Problem statement
Would you return the lines between the one holding "(cnt_r != '0) && !out_stall;" and the one holding "new_ent : fifo_mem[rp_r];", inclusive, and only those, exactly as they stand in the listing below?

BEGIN

This design comes from an exercise in tuning for a short achievable clock period and few clock cycles per item on the open sky130 flow, not from production work. Function was checked by simulation only, so behaviour that the tests miss may differ from the original. The flow treats the clock pin as an ideal source, which a real chip does not have.

==> inputs of v2 <==
// matrix_vector_multiply_core
module matrix_vector_multiply_core (
  input  logic                                clk,
  input  logic                                rst_n,
  input  logic                                in_valid,
  output logic                                in_stall,
  input  logic [25:0]                         in_data,
  output logic                                out_valid,
  input  logic                                out_stall,
  output logic [56:0]                         out_data,
  input  logic                                psel,
  input  logic                                penable,
  input  logic                                pwrite,
  input  logic [mvm_pkg::CFG_ADDR_BITS-1:0]   paddr,
  input  logic [mvm_pkg::CFG_DATA_BITS-1:0]   pwdata,
  output logic [mvm_pkg::CFG_DATA_BITS-1:0]   prdata,
  output logic                                pready
);
Settings: LEC_CHECK=0, ABC_CLOCK_PERIOD_IN_PS=2500, CAP_MARGIN=20, CORE_MARGIN=2, CORE_UTILIZATION=40, SETUP_SLACK_MARGIN=5, SLEW_MARGIN=20, SYNTH_MEMORY_MAX_BITS=8192; clock period 8.0 ns.
standard.sh (not shown) runs the stock make flow with config.mk's settings and CLKGATE_MAP_FILE= SYNTH_SCRIPT=/design/flow/synth_recipe.tcl, a recipe that flattens the netlist after the stock synthesis.
==> flow/flow/run.sh <==
#!/bin/bash
# Own layout flow: the standard flow (standard.sh, standard synthesis and
# all ORFS steps unchanged) with one hook after clock tree synthesis,
# post_cts.tcl, which lets the clock port drive the top clock buffers itself.
set -euo pipefail
work=$(pwd)
bash standard.sh POST_CTS_TCL="$work/flow/post_cts.tcl" finish > "$work/standard_finish.log" 2>&1
grep -h "post_cts:" "$work"/orfs/logs/*/matrix_vector_multiply_core/base/4_1_cts.log > "$work/post_cts_summary.log" || true
test -f "$work/out/final.def"
==> flow/flow/post_cts.tcl <==
set block [ord::get_db_block]
set clk_net [$block findNet clk]
set root_its {}
foreach it [$clk_net getITerms] { lappend root_its $it }
if {[llength $root_its] == 1} {
  set root [[lindex $root_its 0] getInst]
  set master [[$root getMaster] getName]
  set out_net ""
  foreach it [$root getITerms] {
    if {[$it isOutputSignal]} { set out_net [$it getNet] }
  }
  set loads {}
  if {$out_net ne "" && $out_net ne "NULL"} {
    foreach it [$out_net getITerms] {
      if {[$it getInst] != $root} { lappend loads $it }
    }
  }
  set ok [expr {[string match "sky130_fd_sc_hd__clkbuf_*" $master] && [llength $loads] > 0 && [llength $loads] <= 4 && [llength [$out_net getBTerms]] == 0}]
  foreach it $loads {
    if {![string match "sky130_fd_sc_hd__clkbuf_*" [[[$it getInst] getMaster] getName]]} { set ok 0 }
  }
  if {$ok} {
    puts "post_cts: removing root buffer [$root getName] ($master), clock port now drives [llength $loads] buffers"
    foreach it $loads {
      $it disconnect
      $it connect $clk_net
    }
    odb::dbInst_destroy $root
    odb::dbNet_destroy $out_net
  } else {
    puts "post_cts: root buffer left in place"
  }
} else {
  puts "post_cts: clock port drives [llength $root_its] cells, nothing to do"
}

estimate_parasitics -placement
report_clock_latency
repair_timing_helper
detailed_placement
check_placement -verbose
report_worst_slack
==> v24: changes against v2 <==
--- a/flow/design.v
+++ b/flow/design.v
@@ -16,50 +16,33 @@
   input  logic        we,
   input  logic [7:0]  waddr,
   input  logic [15:0] wdata,
   input  logic [7:0]  raddr,
   output logic [15:0] rdata
 );
   logic [4095:0] mem;
-  logic [15:0]   wsel_hi_r, wsel_lo_r;
-  logic          wv_r;
-  logic [7:0]    wa_r;
-  logic [15:0]   wd_r;
   logic [255:0]  grp_r;
   logic [3:0]    hi_r;
-  logic          fwd_r;
-  logic [15:0]   fwd_d_r;
-  always_ff @(posedge clk) begin
-    wv_r <= we;
-    wa_r <= waddr;
-    wd_r <= wdata;
-    for (int i = 0; i < 16; i++) begin
-      wsel_hi_r[i] <= we && (waddr[7:4] == 4'(i));
-      wsel_lo_r[i] <= (waddr[3:0] == 4'(i));
-    end
-  end
   for (genvar k = 0; k < 256; k++) begin : g_ent
     always_ff @(posedge clk) begin
-      if (wsel_hi_r[k/16] && wsel_lo_r[k%16]) begin
-        mem[k*16 +: 16] <= wd_r;
+      if (we && waddr == 8'(k)) begin
+        mem[k*16 +: 16] <= wdata;
       end
     end
   end
   for (genvar g = 0; g < 16; g++) begin : g_grp
     logic [255:0] grp;
     assign grp = mem[g*256 +: 256];
     always_ff @(posedge clk) begin
       grp_r[g*16 +: 16] <= grp[raddr[3:0]*16 +: 16];
     end
   end
   always_ff @(posedge clk) begin
-    hi_r    <= raddr[7:4];
-    fwd_r   <= wv_r && (wa_r == raddr);
-    fwd_d_r <= wd_r;
-    rdata   <= fwd_r ? fwd_d_r : grp_r[hi_r*16 +: 16];
+    hi_r  <= raddr[7:4];
+    rdata <= grp_r[hi_r*16 +: 16];
   end
 endmodule
 module mvm_ctrl (
   input  logic        clk,
   input  logic        rst_q,         
   input  logic        in_valid,
   output logic        in_stall,
@@ -260,69 +243,47 @@
       acc_c <= n_c;
     end
     if (!rst_q) done5 <= 1'b0;
     else        done5 <= v4 && last4;
     fin5 <= fin4;
     row5 <= row4;
   end
-  localparam int H = W / 2;
-  logic         done6, fin6;
-  logic [15:0]  row6;
-  logic [H:0]   lo6;
-  logic [H-1:0] hs6, hc6;
-  always_ff @(posedge clk) begin
-    if (!rst_q) done6 <= 1'b0;
-    else        done6 <= done5;
-    fin6 <= fin5;
-    row6 <= row5;
-    lo6  <= {1'b0, acc_s[H-1:0]} + {1'b0, acc_c[H-1:0]};
-    hs6  <= acc_s[W-1:H];
-    hc6  <= acc_c[W-1:H];
-  end
-  logic         done7, fin7;
-  logic [15:0]  row7;
-  logic [W-1:0] sum7;
-  always_ff @(posedge clk) begin
-    if (!rst_q) done7 <= 1'b0;
-    else        done7 <= done6;
-    fin7 <= fin6;
-    row7 <= row6;
-    sum7 <= {hs6 + hc6 + H'(lo6[H]), lo6[H-1:0]};
-  end
   logic [56:0]          fifo_mem [D];
-  logic [56:0]          new_ent;
-  logic [$clog2(D)-1:0] wp_r, rp_r, rp_1;
-  logic [$clog2(D):0]   cnt_r, cnt_nxt;
+  logic [$clog2(D)-1:0] wp_r, rp_r;
+  logic                 fifo_empty;
+  logic [$clog2(D):0]   cnt_r;
   logic                 out_valid_r;
   logic [56:0]          out_r;
-  logic [56:0]          head0, head1;
-  logic                 xfer;
-  assign new_ent = {sum7, row7, fin7};
-  assign rp_1    = rp_r + 1'b1;
-  assign xfer    = (cnt_r != '0) && !out_stall;    
-  assign cnt_nxt = cnt_r + ($clog2(D)+1)'(done7) - ($clog2(D)+1)'(xfer);
-  assign head0   = (done7 && cnt_r == '0) ? new_ent : fifo_mem[rp_r];
-  assign head1   = (done7 && cnt_r == ($clog2(D)+1)'(1)) ? new_ent : fifo_mem[rp_1];
+  logic                 load;
+  assign fifo_empty = (cnt_r == '0);
+  assign load       = !out_valid_r && !fifo_empty;
+  always_ff @(posedge clk) begin
+    if (done5) begin
+      fifo_mem[wp_r] <= {acc_s + acc_c, row5, fin5};
+    end
+    if (!rst_q) begin
+      wp_r  <= '0;
+      rp_r  <= '0;
+      cnt_r <= '0;
+    end else begin
+      if (done5) wp_r <= wp_r + 1'b1;
+      if (load)  rp_r <= rp_r + 1'b1;
+      cnt_r <= cnt_r + ($clog2(D)+1)'(done5) - ($clog2(D)+1)'(load);
+    end
+  end
   always_ff @(posedge clk) begin
-    if (done7) begin
-      fifo_mem[wp_r] <= new_ent;
+    if (load) begin
+      out_r <= fifo_mem[rp_r];
     end
-    out_r <= xfer ? head1 : head0;
     if (!rst_q) begin
-      wp_r        <= '0;
-      rp_r        <= '0;
-      cnt_r       <= '0;
       out_valid_r <= 1'b0;
       out_taken   <= 1'b0;
     end else begin
-      if (done7) wp_r <= wp_r + 1'b1;
-      if (xfer)  rp_r <= rp_1;
-      cnt_r       <= cnt_nxt;
-      out_valid_r <= (cnt_nxt != '0);
-      out_taken   <= xfer;
+      out_valid_r <= out_valid_r ? out_stall : !fifo_empty;
+      out_taken   <= out_valid_r && !out_stall;
     end
   end
   assign out_valid = out_valid_r;
   assign out_data  = out_r;
 endmodule
 module mvm_csa #(
   parameter int W = 40
==> flow/run.sh (new file) <==
#!/bin/bash
# synth_recipe.tcl (not shown) runs the flow's synth.tcl, then flattens the netlist and writes it again
# the make line also repeats each setting of config.mk as NAME=value (left out here)
make -C /OpenROAD-flow-scripts/flow DESIGN_CONFIG=/design/flow/config.mk WORK_HOME=/design/flow/orfs CLKGATE_MAP_FILE= SYNTH_SCRIPT=/design/flow/synth_recipe.tcl finish
--- a/flow/config.mk
+++ b/flow/config.mk
@@ -4,11 +4,12 @@
 export VERILOG_FILES = /design/flow/design.v
 export SDC_FILE = /design/flow/constraint.sdc
 export NUM_CORES = 4
 export LEC_CHECK = 0
 export ABC_CLOCK_PERIOD_IN_PS = 2500
 export CAP_MARGIN = 20
 export CORE_MARGIN = 2
-export CORE_UTILIZATION = 40
+export CORE_UTILIZATION = 60
+export PLACE_DENSITY = 0.7
 export SETUP_SLACK_MARGIN = 5
 export SLEW_MARGIN = 20
 export SYNTH_MEMORY_MAX_BITS = 8192
removed: flow/flow/run.sh
removed: flow/flow/post_cts.tcl
removed: flow/standard.sh
==> v14: changes against v2 <==
==> flow/run.sh (new file) <==
#!/bin/bash
# synth_recipe.tcl (not shown) runs the flow's synth.tcl, then flattens the netlist and writes it again
# the make line also repeats each setting of config.mk as NAME=value (left out here)
make -C /OpenROAD-flow-scripts/flow DESIGN_CONFIG=/design/flow/config.mk WORK_HOME=/design/flow/orfs CLKGATE_MAP_FILE= SYNTH_SCRIPT=/design/flow/synth_recipe.tcl finish
removed: flow/flow/run.sh
removed: flow/flow/post_cts.tcl
removed: flow/standard.sh
==> reports/metrics.csv <==
stage,metric,value,unit
global_routing,grt_pass1_vias,100000,
outcome,status,no timing/DRC/antenna violations,
placement,placed_area,221000,um^2
placement,place_hpwl,284,mm
route,wl_met2,252,mm
synth,muxShareOfSynthArea,17.6,%
global_routing,grtUsageMet3,3.15,%
critical_path,crit_cells,6,
synth,synth-simple-area-share,1.81,%
sta,finalWorstSetupSlack,5.07,ns
sta,fin_skew,0.0638,ns
critical_path,timing.rr.end,u_datapath.u_vec_ram.grp_r[163],
the above is filed under v2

END

Solution
-  assign xfer    = (cnt_r != '0) && !out_stall;    
-  assign cnt_nxt = cnt_r + ($clog2(D)+1)'(done7) - ($clog2(D)+1)'(xfer);
-  assign head0   = (done7 && cnt_r == '0) ? new_ent : fifo_mem[rp_r];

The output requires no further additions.